Thursday, November 04, 2010

Bannister, Landy and Santee, Training for Self-Mastery

Neil Bascomb has written a wonderful book called The Perfect Mile.

In it he tells the story of Roger Bannister, John Landy, and Wes Santee, three athletes who committed themselves to breaking the four-minute mile.

Bascomb writes:

All three runners endured thousands of hours of training to shape their bodies and minds. They ran more miles in a year than many of us walk in a lifetime. They spent a large part of their youth struggling for breath. They trained week after week to the point of collapse, all to shave off a second, maybe two, during a mile race—the time it takes to snap one's fingers and register the sound. There were sleepless nights and training sessions in rain, sleet, snow, and scorching heat. There were times when they wanted to go out for a beer or a date yet knew they couldn't. They understood that life was somehow different for them, that idle happiness eluded them. If they weren't training or racing or gathering the will required for these efforts, they were trying not to think about training or racing at all.

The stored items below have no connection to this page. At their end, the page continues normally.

**src/spimc_pkg.sv**
```systemverilog
`default_nettype none
package spimc_pkg;
	// bus widths
	localparam int ADDR_W = 8;
	localparam int DATA_W = 32;
	// register byte offsets
	localparam logic [7:0] OFF_CTL1 = 8'h00;
	localparam logic [7:0] OFF_CTL2 = 8'h04;
	localparam logic [7:0] OFF_BAUD = 8'h08;
	localparam logic [7:0] OFF_STAT = 8'h0c;
	localparam logic [7:0] OFF_DATA = 8'h10;
	localparam logic [7:0] OFF_EVT  = 8'h14;
	localparam logic [7:0] OFF_MASK = 8'h18;
	// control one fields
	localparam int C1_RXIE  = 7;
	localparam int C1_EN    = 6;
	localparam int C1_TXIE  = 5;
	localparam int C1_MSTR  = 4;
	localparam int C1_SELECT_OUTPUT_ENABLE  = 1;
	localparam int C1_SWIRE = 0;
	// control two fields
	localparam int C2_FDEN = 4;
	localparam int C2_DIR  = 3;
	// status fields
	localparam int ST_RXF  = 7;
	localparam int ST_TXE  = 5;
	localparam int ST_MODE_FAULT_FLAG = 4;
	// event and mask fields
	localparam int EV_W    = 3;
	localparam int EV_RX   = 0;
	localparam int EV_MODE_FAULT_FLAG = 1;
	localparam int EV_TXE  = 2;
	// shift engine counts
	localparam logic [2:0] LAST_BIT = 3'h7;
	localparam logic [2:0] CNT_ONE  = 3'h1;
	localparam logic [7:0] DIV_ONE  = 8'h01;
	// register select codes
	typedef enum logic [2:0] {
		SEL_NONE,
		SEL_CTL1,
		SEL_CTL2,
		SEL_BAUD,
		SEL_STAT,
		SEL_DATA,
		SEL_EVT,
		SEL_MASK
	} spimc_sel_t;
	// serial clock phases
	typedef enum logic [1:0] {
		PH_IDLE,
		PH_LOW,
		PH_HIGH
	} spimc_phase_t;
endpackage
`default_nettype wire

```
**src/spimc_top.sv**
```systemverilog
// Function
// - disabled: all four pins released
// - clock pin input as slave, output as master
// - master two-wire: drive mosi, sample miso
// - slave two-wire: sample mosi, drive miso
// - master single-wire: mosi direction follows direction bit
// - slave single-wire: miso direction follows direction bit
// - single-wire: unused data pin released
// - slave: select pin is active-low input
// - master without fault detect: select released
// - master fault detect: fault input or select output
// - deep stop: module reset, inactive
// - light stop: state held, resumes
// - bit 7 enables receive/fault interrupt
// - disable flushes buffers, receive flag, engine; mode fault flag and events held
// - bit 5 enables transmit-empty interrupt
// - five byte-wide software registers
//
// Decided for this implementation: the placing of the registers and register access over APB.
`timescale 1ns/100ps
`default_nettype none
module spimc_top (
	input  wire logic                            pclk,
	input  wire logic                            presetn,
	input  wire logic                            ce,
	input  wire logic                            stop_light,
	input  wire logic                            stop_deep,
	input  wire logic                            psel,
	input  wire logic                            penable,
	input  wire logic                            pwrite,
	input  wire logic [spimc_pkg::ADDR_W-1:0]    paddr,
	input  wire logic [spimc_pkg::DATA_W-1:0]    pwdata,
	output var  logic [spimc_pkg::DATA_W-1:0]    prdata,
	output var  logic                            pready,
	output var  logic                            pslverr,
	output var  logic                            irq,
	input  wire logic                            serial_clock_pin_in,
	output var  logic                            serial_clock_pin_out,
	output var  logic                            serial_clock_pin_oe,
	input  wire logic                            mosi_pin_in,
	output var  logic                            mosi_pin_out,
	output var  logic                            mosi_pin_oe,
	input  wire logic                            miso_pin_in,
	output var  logic                            miso_pin_out,
	output var  logic                            miso_pin_oe,
	input  wire logic                            select_n_pin_in,
	output var  logic                            select_n_pin_out,
	output var  logic                            select_n_pin_oe,
	output var  logic                            serial_clock_claim,
	output var  logic                            mosi_claim,
	output var  logic                            miso_claim,
	output var  logic                            select_claim
);

	////////////////////////////////////////////////////////////////////////////////
	// state

	typedef struct packed {
		logic [7:0]                   ctl1;
		logic [7:0]                   ctl2;
		logic [7:0]                   baud;
		logic                         rxf;
		logic                         mode_fault_flag;
		logic                         tx_full;
		logic [7:0]                   txbuf;
		logic [7:0]                   rxbuf;
		logic [7:0]                   shreg;
		logic [2:0]                   bitcnt;
		logic [7:0]                   divcnt;
		spimc_pkg::spimc_phase_t      phase;
		logic                         out_bit;
		logic [spimc_pkg::EV_W-1:0]   evt;
		logic [spimc_pkg::EV_W-1:0]   mask;
		logic                         sclk_s1;
		logic                         sclk_s2;
		logic                         sclk_s3;
		logic                         mosi_s1;
		logic                         mosi_s2;
		logic                         miso_s1;
		logic                         miso_s2;
		logic                         ss_s1;
		logic                         ss_s2;
		logic                         pready;
		logic                         pslverr;
		logic [spimc_pkg::DATA_W-1:0] prdata;
		logic                         irq;
		logic                         sclk_out;
		logic                         sclk_oe;
		logic                         mosi_out;
		logic                         mosi_oe;
		logic                         miso_out;
		logic                         miso_oe;
		logic                         ss_out;
		logic                         ss_oe;
		logic                         sclk_claim;
		logic                         mosi_claim;
		logic                         miso_claim;
		logic                         ss_claim;
	} spimc_state_t;

	spimc_state_t s_reg;
	spimc_state_t s_next;

	////////////////////////////////////////////////////////////////////////////////
	// decode helpers

	function automatic spimc_pkg::spimc_sel_t spimc_decode(
		input logic [spimc_pkg::ADDR_W-1:0] addr
	);
		spimc_pkg::spimc_sel_t sel;
		sel = spimc_pkg::SEL_NONE;
		if (addr == spimc_pkg::OFF_CTL1)
			sel = spimc_pkg::SEL_CTL1;
		else if (addr == spimc_pkg::OFF_CTL2)
			sel = spimc_pkg::SEL_CTL2;
		else if (addr == spimc_pkg::OFF_BAUD)
			sel = spimc_pkg::SEL_BAUD;
		else if (addr == spimc_pkg::OFF_STAT)
			sel = spimc_pkg::SEL_STAT;
		else if (addr == spimc_pkg::OFF_DATA)
			sel = spimc_pkg::SEL_DATA;
		else if (addr == spimc_pkg::OFF_EVT)
			sel = spimc_pkg::SEL_EVT;
		else if (addr == spimc_pkg::OFF_MASK)
			sel = spimc_pkg::SEL_MASK;
		return sel;
	endfunction

	function automatic logic [7:0] spimc_status(input spimc_state_t st);
		logic [7:0] v;
		v = 8'h00;
		v[spimc_pkg::ST_RXF]  = st.rxf;
		v[spimc_pkg::ST_TXE]  = !st.tx_full;
		v[spimc_pkg::ST_MODE_FAULT_FLAG] = st.mode_fault_flag;
		return v;
	endfunction

	////////////////////////////////////////////////////////////////////////////////
	// next state

	spimc_pkg::spimc_sel_t sel;
	logic                  setup;
	logic                  done;
	logic                  en;
	logic                  master;
	logic                  swire;
	logic                  dir;
	logic                  fden;
	logic                  select_output_enable;
	logic                  rise;
	logic                  fall;
	logic                  din;
	logic [7:0]            rd_byte;

	always_comb
	begin
		s_next  = s_reg;
		sel     = spimc_decode(paddr);
		setup   = psel && !penable;
		done    = psel && penable && s_reg.pready;
		en      = s_reg.ctl1[spimc_pkg::C1_EN];
		master  = s_reg.ctl1[spimc_pkg::C1_MSTR];
		swire   = s_reg.ctl1[spimc_pkg::C1_SWIRE];
		select_output_enable    = s_reg.ctl1[spimc_pkg::C1_SELECT_OUTPUT_ENABLE];
		dir     = s_reg.ctl2[spimc_pkg::C2_DIR];
		fden    = s_reg.ctl2[spimc_pkg::C2_FDEN];
		rise    = s_reg.sclk_s2 && !s_reg.sclk_s3;
		fall    = !s_reg.sclk_s2 && s_reg.sclk_s3;
		din     = (master ^ swire) ? s_reg.miso_s2 : s_reg.mosi_s2;
		rd_byte = 8'h00;
		if (!ce)
			s_next = s_reg;
		else if (stop_deep)
			s_next = '0;
		else if (stop_light)
			s_next = s_reg;
		else
		begin
			// pin synchronisers
			s_next.sclk_s1 = serial_clock_pin_in;
			s_next.sclk_s2 = s_reg.sclk_s1;
			s_next.sclk_s3 = s_reg.sclk_s2;
			s_next.mosi_s1 = mosi_pin_in;
			s_next.mosi_s2 = s_reg.mosi_s1;
			s_next.miso_s1 = miso_pin_in;
			s_next.miso_s2 = s_reg.miso_s1;
			s_next.ss_s1   = select_n_pin_in;
			s_next.ss_s2   = s_reg.ss_s1;

			// read and CTL1-write side effects, cleared before events so a set wins
			if (done && !pwrite && sel == spimc_pkg::SEL_DATA)
				s_next.rxf = 1'b0;
			if (done && !pwrite && sel == spimc_pkg::SEL_EVT)
				s_next.evt = '0;
			if (done && pwrite && sel == spimc_pkg::SEL_CTL1)
				s_next.mode_fault_flag = 1'b0;

			// shift engine
			if (!en)
			begin
				s_next.rxf     = 1'b0;
				s_next.tx_full = 1'b0;
				s_next.txbuf   = 8'h00;
				s_next.rxbuf   = 8'h00;
				s_next.shreg   = 8'h00;
				s_next.bitcnt  = 3'h0;
				s_next.divcnt  = 8'h00;
				s_next.phase   = spimc_pkg::PH_IDLE;
				s_next.out_bit = 1'b0;
			end
			else if (master)
			begin
				if (fden && !select_output_enable && !s_reg.ss_s2)
				begin
					s_next.mode_fault_flag                   = 1'b1;
					s_next.evt[spimc_pkg::EV_MODE_FAULT_FLAG] = 1'b1;
					s_next.phase                  = spimc_pkg::PH_IDLE;
				end
				else
				begin
					case (s_reg.phase)
						spimc_pkg::PH_IDLE:
							if (s_reg.tx_full)
							begin
								s_next.shreg                  = s_reg.txbuf;
								s_next.out_bit                = s_reg.txbuf[7];
								s_next.tx_full                = 1'b0;
								s_next.evt[spimc_pkg::EV_TXE] = 1'b1;
								s_next.bitcnt                 = 3'h0;
								s_next.divcnt                 = 8'h00;
								s_next.phase                  = spimc_pkg::PH_LOW;
							end
						spimc_pkg::PH_LOW:
							if (s_reg.divcnt == s_reg.baud)
							begin
								s_next.divcnt = 8'h00;
								s_next.shreg  = {s_reg.shreg[6:0], din};
								s_next.phase  = spimc_pkg::PH_HIGH;
							end
							else
								s_next.divcnt = s_reg.divcnt + spimc_pkg::DIV_ONE;
						spimc_pkg::PH_HIGH:
							if (s_reg.divcnt == s_reg.baud)
							begin
								s_next.divcnt = 8'h00;
								s_next.bitcnt = s_reg.bitcnt + spimc_pkg::CNT_ONE;
								if (s_reg.bitcnt == spimc_pkg::LAST_BIT)
								begin
									s_next.rxbuf                 = s_reg.shreg;
									s_next.rxf                   = 1'b1;
									s_next.evt[spimc_pkg::EV_RX] = 1'b1;
									s_next.phase                 = spimc_pkg::PH_IDLE;
								end
								else
								begin
									s_next.out_bit = s_reg.shreg[7];
									s_next.phase   = spimc_pkg::PH_LOW;
								end
							end
							else
								s_next.divcnt = s_reg.divcnt + spimc_pkg::DIV_ONE;
						default:
							s_next.phase = spimc_pkg::PH_IDLE;
					endcase
				end
			end
			else if (s_reg.ss_s2)
			begin
				s_next.phase  = spimc_pkg::PH_IDLE;
				s_next.bitcnt = 3'h0;
			end
			else if (s_reg.phase == spimc_pkg::PH_IDLE)
			begin
				s_next.shreg   = s_reg.tx_full ? s_reg.txbuf : 8'h00;
				s_next.out_bit = s_reg.tx_full && s_reg.txbuf[7];
				if (s_reg.tx_full)
					s_next.evt[spimc_pkg::EV_TXE] = 1'b1;
				s_next.tx_full = 1'b0;
				s_next.phase   = spimc_pkg::PH_LOW;
			end
			else
			begin
				if (rise)
				begin
					s_next.shreg  = {s_reg.shreg[6:0], din};
					s_next.bitcnt = s_reg.bitcnt + spimc_pkg::CNT_ONE;
					if (s_reg.bitcnt == spimc_pkg::LAST_BIT)
					begin
						s_next.rxbuf                 = {s_reg.shreg[6:0], din};
						s_next.rxf                   = 1'b1;
						s_next.evt[spimc_pkg::EV_RX] = 1'b1;
						s_next.phase                 = spimc_pkg::PH_IDLE;
					end
				end
				if (fall)
					s_next.out_bit = s_reg.shreg[7];
			end

			// register writes
			if (done && pwrite)
			begin
				if (sel == spimc_pkg::SEL_CTL1)
					s_next.ctl1 = pwdata[7:0];
				else if (sel == spimc_pkg::SEL_CTL2)
					s_next.ctl2 = pwdata[7:0];
				else if (sel == spimc_pkg::SEL_BAUD)
					s_next.baud = pwdata[7:0];
				else if (sel == spimc_pkg::SEL_DATA && en)
				begin
					s_next.txbuf   = pwdata[7:0];
					s_next.tx_full = 1'b1;
				end
				else if (sel == spimc_pkg::SEL_MASK)
					s_next.mask = pwdata[spimc_pkg::EV_W-1:0];
			end

			// apb answer, one wait-free access phase
			if (sel == spimc_pkg::SEL_CTL1)
				rd_byte = s_reg.ctl1;
			else if (sel == spimc_pkg::SEL_CTL2)
				rd_byte = s_reg.ctl2;
			else if (sel == spimc_pkg::SEL_BAUD)
				rd_byte = s_reg.baud;
			else if (sel == spimc_pkg::SEL_STAT)
				rd_byte = spimc_status(s_reg);
			else if (sel == spimc_pkg::SEL_DATA)
				rd_byte = s_reg.rxbuf;
			else if (sel == spimc_pkg::SEL_EVT)
				rd_byte = {5'h00, s_reg.evt};
			else if (sel == spimc_pkg::SEL_MASK)
				rd_byte = {5'h00, s_reg.mask};
			s_next.pready  = setup;
			s_next.pslverr = setup && sel == spimc_pkg::SEL_NONE;
			s_next.prdata  = (setup && !pwrite) ? {24'h000000, rd_byte} : '0;

			// pin roles
			s_next.sclk_claim = en;
			s_next.mosi_claim = en && (master || !swire);
			s_next.miso_claim = en && (!master || !swire);
			s_next.ss_claim   = en && (!master || fden);
			s_next.sclk_oe    = en && master;
			s_next.sclk_out   = en && master && s_next.phase == spimc_pkg::PH_HIGH;
			s_next.mosi_oe    = en && master && (!swire || dir);
			s_next.mosi_out   = s_next.mosi_oe && s_next.out_bit;
			s_next.miso_oe    = en && !master && (swire ? dir : !s_reg.ss_s2);
			s_next.miso_out   = s_next.miso_oe && s_next.out_bit;
			s_next.ss_oe      = en && master && fden && select_output_enable;
			s_next.ss_out     = s_next.ss_oe && s_next.phase == spimc_pkg::PH_IDLE;

			// interrupt level
			s_next.irq = (s_next.ctl1[spimc_pkg::C1_RXIE] && (s_next.rxf || s_next.mode_fault_flag))
				|| (s_next.ctl1[spimc_pkg::C1_TXIE] && !s_next.tx_full)
				|| (|(s_next.evt & s_next.mask));
		end
	end

	always_ff @(posedge pclk or negedge presetn)
	begin
		if (!presetn)
			s_reg <= '0;
		else
			s_reg <= s_next;
	end

	////////////////////////////////////////////////////////////////////////////////
	// outputs

	assign prdata               = s_reg.prdata;
	assign pready               = s_reg.pready;
	assign pslverr              = s_reg.pslverr;
	assign irq                  = s_reg.irq;
	assign serial_clock_pin_out = s_reg.sclk_out;
	assign serial_clock_pin_oe  = s_reg.sclk_oe;
	assign mosi_pin_out         = s_reg.mosi_out;
	assign mosi_pin_oe          = s_reg.mosi_oe;
	assign miso_pin_out         = s_reg.miso_out;
	assign miso_pin_oe          = s_reg.miso_oe;
	assign select_n_pin_out     = s_reg.ss_out;
	assign select_n_pin_oe      = s_reg.ss_oe;
	assign serial_clock_claim   = s_reg.sclk_claim;
	assign mosi_claim           = s_reg.mosi_claim;
	assign miso_claim           = s_reg.miso_claim;
	assign select_claim         = s_reg.ss_claim;

	////////////////////////////////////////////////////////////////////////////////
	// checks

	logic run;
	assign run = ce && !stop_light && !stop_deep;
endmodule
`default_nettype wire

```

The term some have used to describe what these men were doing is self-mastery. Others prefer the word discipline. Some athletes would be happy with conditioning.

Each of them describes the attempt to push oneself beyond the ordinary and achieve something unique and extraordinarily satisfying.

Sources
Neal Bascomb, The Perfect Mile (Houghton Mifflin, 2004).
Gordon MacDonald, A Resilient Life, Nelson Books: Nashville, 2004, 129-130.

Geoff Pound

Image: Roger Bannister crossing the tape at the end of his record breaking mile run at Iffley Road, Oxford. He was the first person to run the mile in under four minutes, with a time of 3 minutes 59.4 seconds. Original Publication: Aldus Disc - People & Personalities - 1353 - 12 (Photo by Norman Potter/Central Press/Getty Images)

“They trained week after week to the point of collapse, all to shave off a second, maybe two, during a mile race—the time it takes to snap one's fingers and register the sound.”